Brief:
Tell how many lines in the data hold "after", giving that figure alone.

Collected data
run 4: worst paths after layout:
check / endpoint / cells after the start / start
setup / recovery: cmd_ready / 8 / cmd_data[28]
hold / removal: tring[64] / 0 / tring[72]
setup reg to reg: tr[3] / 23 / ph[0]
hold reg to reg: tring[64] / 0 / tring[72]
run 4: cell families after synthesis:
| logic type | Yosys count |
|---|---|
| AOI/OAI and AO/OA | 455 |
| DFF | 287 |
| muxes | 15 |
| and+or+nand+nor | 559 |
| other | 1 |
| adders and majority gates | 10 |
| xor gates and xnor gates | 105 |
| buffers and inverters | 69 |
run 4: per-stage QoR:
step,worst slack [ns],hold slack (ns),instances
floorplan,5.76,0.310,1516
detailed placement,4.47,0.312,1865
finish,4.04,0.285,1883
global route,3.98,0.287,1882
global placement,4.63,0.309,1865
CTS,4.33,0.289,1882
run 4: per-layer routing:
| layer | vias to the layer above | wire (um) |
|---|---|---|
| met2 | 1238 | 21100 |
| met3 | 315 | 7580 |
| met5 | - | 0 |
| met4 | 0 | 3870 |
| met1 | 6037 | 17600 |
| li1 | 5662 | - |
What follows belongs to an exercise in optimizing a design on an open flow for small area, a short achievable clock period and few clock cycles; a production flow would make more cautious choices. RTL that was checked went through simulation tests only; none was proved equivalent to the original. For runs 2 and 3, only the layout was checked, not whether the RTL still works. Power is estimated from default activity; no workload was simulated.

==> design/flow/design.v <==
module iommu_ptw (
    input  wire        clk,
    input  wire        rst,             
    input  wire        req_valid,
    output wire        req_ready,
    input  wire [63:0] req_iova,
    input  wire [63:0] req_gatp,
    input  wire [63:0] req_satp,
    input  wire        req_stage1,      
    input  wire [1:0]  req_access,      
    output wire        mem_req_valid,
    input  wire        mem_req_ready,
    output wire [63:0] mem_req_addr,
    output wire        mem_req_size,    
    input  wire        mem_rsp_valid,
    input  wire [63:0] mem_rsp_data,
    input  wire        mem_rsp_err,
    output reg         rsp_valid,
    output wire        rsp_fault,
    output wire [11:0] rsp_cause,
    output wire [63:0] rsp_phys,
    output wire [63:0] rsp_pa,
    output wire [63:0] rsp_mask,
    output wire [1:0]  rsp_perm         
);
    localparam [3:0] MODE_BARE = 4'd0;
    localparam [3:0] MODE_SV32 = 4'd1;
    localparam [3:0] MODE_SV39 = 4'd8;
    localparam [3:0] MODE_SV48 = 4'd9;
    localparam [3:0] MODE_SV57 = 4'd10;
    reg         rdy;         
    reg         rd;          
    reg         s2s;         
    reg         sp;          
    reg         mreq;        
    reg  [63:0] vn;          
    wire [63:0] va = ~vn;
    reg         g_bare, g_32, g_39, g_48, g_57;    
    reg  [43:0] gppn;
    reg  [1:0]  acc;
    reg         s1pass;      
    reg  [1:0]  perm1;       
    reg  [4:0]  lv;          
    reg         pte8;
    reg  [56:2] addr;
    reg         l_r, l_w;    
    reg         r_ok;        
    reg         r_bare;      
    reg         r_phn;       
    reg         r_fault;     
    reg  [1:0]  r_perm;
    reg         c8, c4, c3, c2, c1, c0;    
    assign req_ready     = rdy;
    assign mem_req_valid = mreq;
    assign mem_req_addr  = {7'd0, addr, 2'b00};
    assign mem_req_size  = pte8;
    assign rsp_fault     = r_fault;
    assign rsp_cause     = {3'd0, c8, 3'd0, c4, c3, c2, c1, c0};
    assign rsp_pa        = ~(vn | {64{r_fault}});
    assign rsp_phys      = ~(vn | {64{r_phn}});
    assign rsp_mask      = {{52{r_bare}}, {12{r_ok}}};
    assign rsp_perm      = r_perm;
    wire [3:0]  s_mode  = req_satp[63:60];
    wire        s_bare  = (s_mode == MODE_BARE);
    wire        s_32    = (s_mode == MODE_SV32);
    wire        s_39    = (s_mode == MODE_SV39);
    wire        s_48    = (s_mode == MODE_SV48);
    wire        s_57    = (s_mode == MODE_SV57);
    wire        s_ok    = s_32 | s_39 | s_48 | s_57;
    wire        s_wbad  = (|req_iova[63:57]) |
                          ((s_32 | s_39 | s_48) & (|req_iova[56:48])) |
                          ((s_32 | s_39) & (|req_iova[47:39])) |
                          (s_32 & (|req_iova[38:32]));
    wire [11:2] s_idx   = !s_mode[3] ? req_iova[31:22] :
                          s_mode[1]  ? {req_iova[56:48], 1'b0} :
                          s_mode[0]  ? {req_iova[47:39], 1'b0} :
                                       {req_iova[38:30], 1'b0};
    wire [4:0]  s_lv    = {s_57, s_48, s_39, s_32, 1'b0};
    wire        g_ok    = g_32 | g_39 | g_48 | g_57;
    wire        g_wbad  = (|va[63:59]) |
                          ((g_32 | g_39 | g_48) & (|va[58:50])) |
                          ((g_32 | g_39) & (|va[49:41])) |
                          (g_32 & (|va[40:34]));
    wire [13:2] g_off   = ({12{g_32}} & va[33:22]) | ({12{g_39}} & {va[40:30], 1'b0}) |
                          ({12{g_48}} & {va[49:39], 1'b0}) | ({12{g_57}} & {va[58:48], 1'b0});
    wire [2:0]  g_lo    = {1'b0, gppn[1:0]} + {1'b0, g_off[13:12]};
    wire [42:0] g_inc   = {1'b0, gppn[43:2]} + 43'd1;
    wire [44:0] g_hi    = {g_lo[2] ? g_inc : {1'b0, gppn[43:2]}, g_lo[1:0]};
    wire [4:0]  g_lv    = {g_57, g_48, g_39, g_32, 1'b0};
    wire [11:2] n_idx   = !pte8 ? va[21:12] :
                          {({9{lv[1]}} & va[20:12]) | ({9{lv[2]}} & va[29:21]) |
                           ({9{lv[3]}} & va[38:30]) | ({9{lv[4]}} & va[47:39]), 1'b0};
    wire         ge2     = lv[2] | lv[3] | lv[4];
    wire         ge3     = lv[3] | lv[4];
    wire [55:12] offm    = pte8 ? {8'd0, {9{lv[4]}}, {9{ge3}}, {9{ge2}}, {9{!lv[0]}}}
                                : {34'd0, {10{!lv[0]}}};
    wire [55:12] p_ppn   = pte8 ? mem_rsp_data[53:10] : {22'd0, mem_rsp_data[31:10]};
    wire         p_V     = mem_rsp_data[0];
    wire         p_R     = mem_rsp_data[1];
    wire         p_W     = mem_rsp_data[2];
    wire         p_X     = mem_rsp_data[3];
    wire         p_ptr   = !p_R && !p_W && !p_X;
    wire         p_live  = !mem_rsp_err && p_V;
    wire         p_next  = p_live && p_ptr && !lv[0];
    wire         p_leaf0 = p_live && !p_ptr && lv[0];      
    wire         p_sp    = p_live && !p_ptr && !lv[0];     
    wire         p_inv   = !p_V || p_ptr || (!p_R && p_W);  
    wire         p_fr    = acc[0] && !p_R;
    wire         p_fw    = acc[1] && !p_W;
    wire         p_ok    = p_leaf0 && !(!p_R && p_W) && !p_fr && !p_fw;
    wire         q_mis   = |(addr[55:12] & offm);
    wire         q_inv   = (!l_r && l_w) || q_mis;
    wire         q_fr    = acc[0] && !l_r;
    wire         q_fw    = acc[1] && !l_w;
    wire         q_ok    = !q_inv && !q_fr && !q_fw;
    wire         rsp_in  = rd && !mreq && mem_rsp_valid;
    wire         go2     = s1pass && !g_bare;    
    wire         e_acc   = req_stage1 && (s_bare || !s_ok || s_wbad);
    wire         e_s2s   = g_bare || !g_ok || g_wbad;
    wire         e_sp    = !(q_ok && go2);
    wire         e_rsp   = !p_next && !p_sp && !(p_ok && go2);
    reg          n_ok, n_bare, n_phn;
    reg  [1:0]   n_perm;
    reg  [5:0]   n_cause;                        
    always @(*) begin
        if (rdy) begin
            n_ok    = s_bare;
            n_bare  = s_bare;
            n_phn   = 1'b1;
            n_perm  = {2{s_bare}};
            n_cause = s_bare ? 6'd0 : !s_ok ? 6'b100011 : 6'b100000;    
        end else if (s2s) begin
            n_ok    = g_bare;
            n_bare  = g_bare;
            n_phn   = g_bare;
            n_perm  = g_bare ? perm1 : 2'b00;
            n_cause = g_bare ? 6'd0 : !g_ok ? 6'b100011 : 6'b100000;
        end else if (sp) begin
            n_ok    = q_ok;
            n_bare  = 1'b0;
            n_phn   = q_ok || s1pass;
            n_perm  = q_ok ? ({l_w, l_r} & perm1) : 2'b00;
            n_cause = q_inv ? 6'b101010 :                                
                      q_fr  ? (s1pass ? 6'b010101 : 6'b001101) :         
                      q_fw  ? (s1pass ? 6'b010111 : 6'b001111) :         
                      6'd0;
        end else begin
            n_ok    = p_ok;
            n_bare  = 1'b0;
            n_phn   = p_ok || s1pass;
            n_perm  = p_ok ? ({p_W, p_R} & perm1) : 2'b00;
            n_cause = mem_rsp_err ? 6'b101001 :                          
                      p_inv ? 6'b101010 :                                
                      p_fr  ? (s1pass ? 6'b010101 : 6'b001101) :
                      p_fw  ? (s1pass ? 6'b010111 : 6'b001111) :
                      6'd0;
        end
    end
    always @(posedge clk) begin
        r_ok    <= n_ok;
        r_fault <= !n_ok;
        r_bare  <= n_bare;
        r_phn   <= n_phn;
        r_perm  <= n_perm;
        {c8, c4, c3, c2, c1, c0} <= n_cause;
        l_r     <= p_R;
        l_w     <= p_W;
        if (rdy) begin
            vn    <= ~req_iova;
            g_bare <= (req_gatp[63:60] == MODE_BARE);
            g_32   <= (req_gatp[63:60] == MODE_SV32);
            g_39   <= (req_gatp[63:60] == MODE_SV39);
            g_48   <= (req_gatp[63:60] == MODE_SV48);
            g_57   <= (req_gatp[63:60] == MODE_SV57);
            gppn  <= req_gatp[43:0];
            acc   <= req_access;
            perm1 <= 2'b11;
            addr  <= {1'b0, req_satp[43:0], s_idx};
            lv    <= s_lv;
            pte8  <= !s_32;
            s1pass <= req_stage1;
        end else if (s2s) begin
            addr  <= {g_hi, g_off[11:2]};
            lv    <= g_lv;
            pte8  <= !g_32;
        end else if (sp) begin
            if (q_ok) begin
                vn    <= ~{8'd0, addr[55:12] | (va[55:12] & offm), va[11:0]};
                perm1 <= {l_w, l_r} & perm1;
                if (go2)
                    s1pass <= 1'b0;
            end
        end else if (rd && !mreq) begin
            addr  <= {1'b0, p_ppn, n_idx};
            if (mem_rsp_valid) begin
                if (p_next)
                    lv <= {1'b0, lv[4:1]};
                if (p_ok || (s1pass && p_leaf0)) begin
                    vn    <= ~{8'd0, p_ppn, va[11:0]};
                    perm1 <= {p_W, p_R} & perm1;
                end
                if (p_ok && go2)
                    s1pass <= 1'b0;
            end
        end
        if (rst) begin
            rdy       <= 1'b1;
            rd        <= 1'b0;
            s2s       <= 1'b0;
            sp        <= 1'b0;
            mreq      <= 1'b0;
            rsp_valid <= 1'b0;
        end else begin
            rsp_valid <= 1'b0;
            if (mreq && mem_req_ready)
                mreq <= 1'b0;
            if (rdy && req_valid) begin
                rsp_valid <= e_acc;
                rdy  <= e_acc;
                s2s  <= !req_stage1;
                rd   <= !e_acc && req_stage1;
                mreq <= !e_acc && req_stage1;
            end
            if (s2s) begin
                s2s  <= 1'b0;
                rsp_valid <= e_s2s;
                rdy  <= e_s2s;
                rd   <= !e_s2s;
                mreq <= !e_s2s;
            end
            if (sp) begin
                sp   <= 1'b0;
                rsp_valid <= e_sp;
                rdy  <= e_sp;
                s2s  <= !e_sp;
            end
            if (rsp_in) begin
                rsp_valid <= e_rsp;
                rdy  <= e_rsp;
                mreq <= p_next;
                rd   <= p_next;
                sp   <= p_sp;
                s2s  <= !p_next && !p_sp && p_ok && go2;
            end
        end
    end
endmodule
Source: an optimization exercise on an open RTL-to-GDS flow (aim: small area). Production flows keep margins and buffers that such runs may drop. Function was checked by simulation only, so behaviour that the tests miss may differ from the original. No activity file was given, so power comes from the tool's default toggle rates.

Setup of oak:
Design suart_core, start of the top module:
module suart_core (
    input  wire        clk,
    input  wire        rst,
    input  wire [19:0] cfg_bit_rate,
    input  wire [1:0]  cfg_stop_bits,
    input  wire [3:0]  cfg_len_bits,
    input  wire        cfg_debug_pad,
    input  wire        tx_send,
    input  wire        tx_send_chunk,
    input  wire [15:0] tx_len,
    output wire [15:0] tx_mem_addr,
    input  wire [7:0]  tx_mem_data,
    input  wire        tx_nak_in,
    output wire        tx_line,
    output wire        tx_busy,
    output wire        tx_frame_start,
    output wire        tx_guard_begin,
    output wire        tx_nak_seen,
    output wire        tx_retry,
    output wire        tx_chunk_done,
    output wire        tx_send_done,
    output wire        tx_refused,
    output wire        tx_refused_busy,
    output wire [15:0] tx_chunk,
    input  wire        rx_receive,
    input  wire        rx_line,
    output wire        rx_nak,
    output wire        rx_edge,
    output wire        rx_size,
    output wire        rx_byte,
    output wire        rx_chunk_ok,
    output wire        rx_chunk_bad,
    output wire        rx_nak_end,
    output wire        rx_ready,
    output wire [7:0]  rx_value,
    output wire [7:0]  rx_index
);
    wire [7:0] max_chunk = (8'd1 << cfg_len_bits) - 8'd1;
    suart_tx u_tx (
        .clk            (clk),
        .rst            (rst),
        .cfg_bit_rate   (cfg_bit_rate),
        .cfg_stop_bits  (cfg_stop_bits),
        .cfg_len_bits   (cfg_len_bits),
        .cfg_debug_pad  (cfg_debug_pad),
        .max_chunk      (max_chunk),
        .cmd_send       (tx_send),
        .cmd_send_chunk (tx_send_chunk),
        .cmd_len        (tx_len),
  ...
Size: about 150 flip-flops, ~120 I/O pins, about 9100 sq um of cells after synthesis.
==> module suart_core, before the edit <==
module suart_core (
    input  wire        clk,
    input  wire        rst,
    input  wire [19:0] cfg_bit_rate,
    input  wire [1:0]  cfg_stop_bits,
    input  wire [3:0]  cfg_len_bits,
    input  wire        cfg_debug_pad,
    input  wire        tx_send,
    input  wire        tx_send_chunk,
    input  wire [15:0] tx_len,
    output wire [15:0] tx_mem_addr,
    input  wire [7:0]  tx_mem_data,
    input  wire        tx_nak_in,
    output wire        tx_line,
    output wire        tx_busy,
    output wire        tx_frame_start,
    output wire        tx_guard_begin,
    output wire        tx_nak_seen,
    output wire        tx_retry,
    output wire        tx_chunk_done,
    output wire        tx_send_done,
    output wire        tx_refused,
    output wire        tx_refused_busy,
    output wire [15:0] tx_chunk,
    input  wire        rx_receive,
    input  wire        rx_line,
    output wire        rx_nak,
    output wire        rx_edge,
    output wire        rx_size,
    output wire        rx_byte,
    output wire        rx_chunk_ok,
    output wire        rx_chunk_bad,
    output wire        rx_nak_end,
    output wire        rx_ready,
    output wire [7:0]  rx_value,
    output wire [7:0]  rx_index
);
    wire [7:0] max_chunk = (8'd1 << cfg_len_bits) - 8'd1;
    suart_tx u_tx (
        .clk            (clk),
        .rst            (rst),
        .cfg_bit_rate   (cfg_bit_rate),
        .cfg_stop_bits  (cfg_stop_bits),
        .cfg_len_bits   (cfg_len_bits),
        .cfg_debug_pad  (cfg_debug_pad),
        .max_chunk      (max_chunk),
        .cmd_send       (tx_send),
        .cmd_send_chunk (tx_send_chunk),
        .cmd_len        (tx_len),
        .mem_addr       (tx_mem_addr),
        .mem_data       (tx_mem_data),
        .nak_in         (tx_nak_in),
        .line_out       (tx_line),
        .busy           (tx_busy),
        .ev_frame_start (tx_frame_start),
        .ev_guard_begin (tx_guard_begin),
        .ev_nak_seen    (tx_nak_seen),
        .ev_retry       (tx_retry),
        .ev_chunk_done  (tx_chunk_done),
        .ev_send_done   (tx_send_done),
        .ev_refused     (tx_refused),
        .ev_refused_busy(tx_refused_busy),
        .ev_chunk       (tx_chunk)
    );
    suart_rx u_rx (
        .clk          (clk),
        .rst          (rst),
        .cfg_bit_rate (cfg_bit_rate),
        .cfg_stop_bits(cfg_stop_bits),
        .cfg_len_bits (cfg_len_bits),
        .cfg_debug_pad(cfg_debug_pad),
        .max_chunk    (max_chunk),
        .cmd_receive  (rx_receive),
        .line_in      (rx_line),
        .nak_out      (rx_nak),
        .ev_edge      (rx_edge),
        .ev_size      (rx_size),
        .ev_byte      (rx_byte),
        .ev_chunk_ok  (rx_chunk_ok),
        .ev_chunk_bad (rx_chunk_bad),
        .ev_nak_end   (rx_nak_end),
        .ev_ready     (rx_ready),
        .ev_value     (rx_value),
        .ev_index     (rx_index)
    );
endmodule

The completed task:
4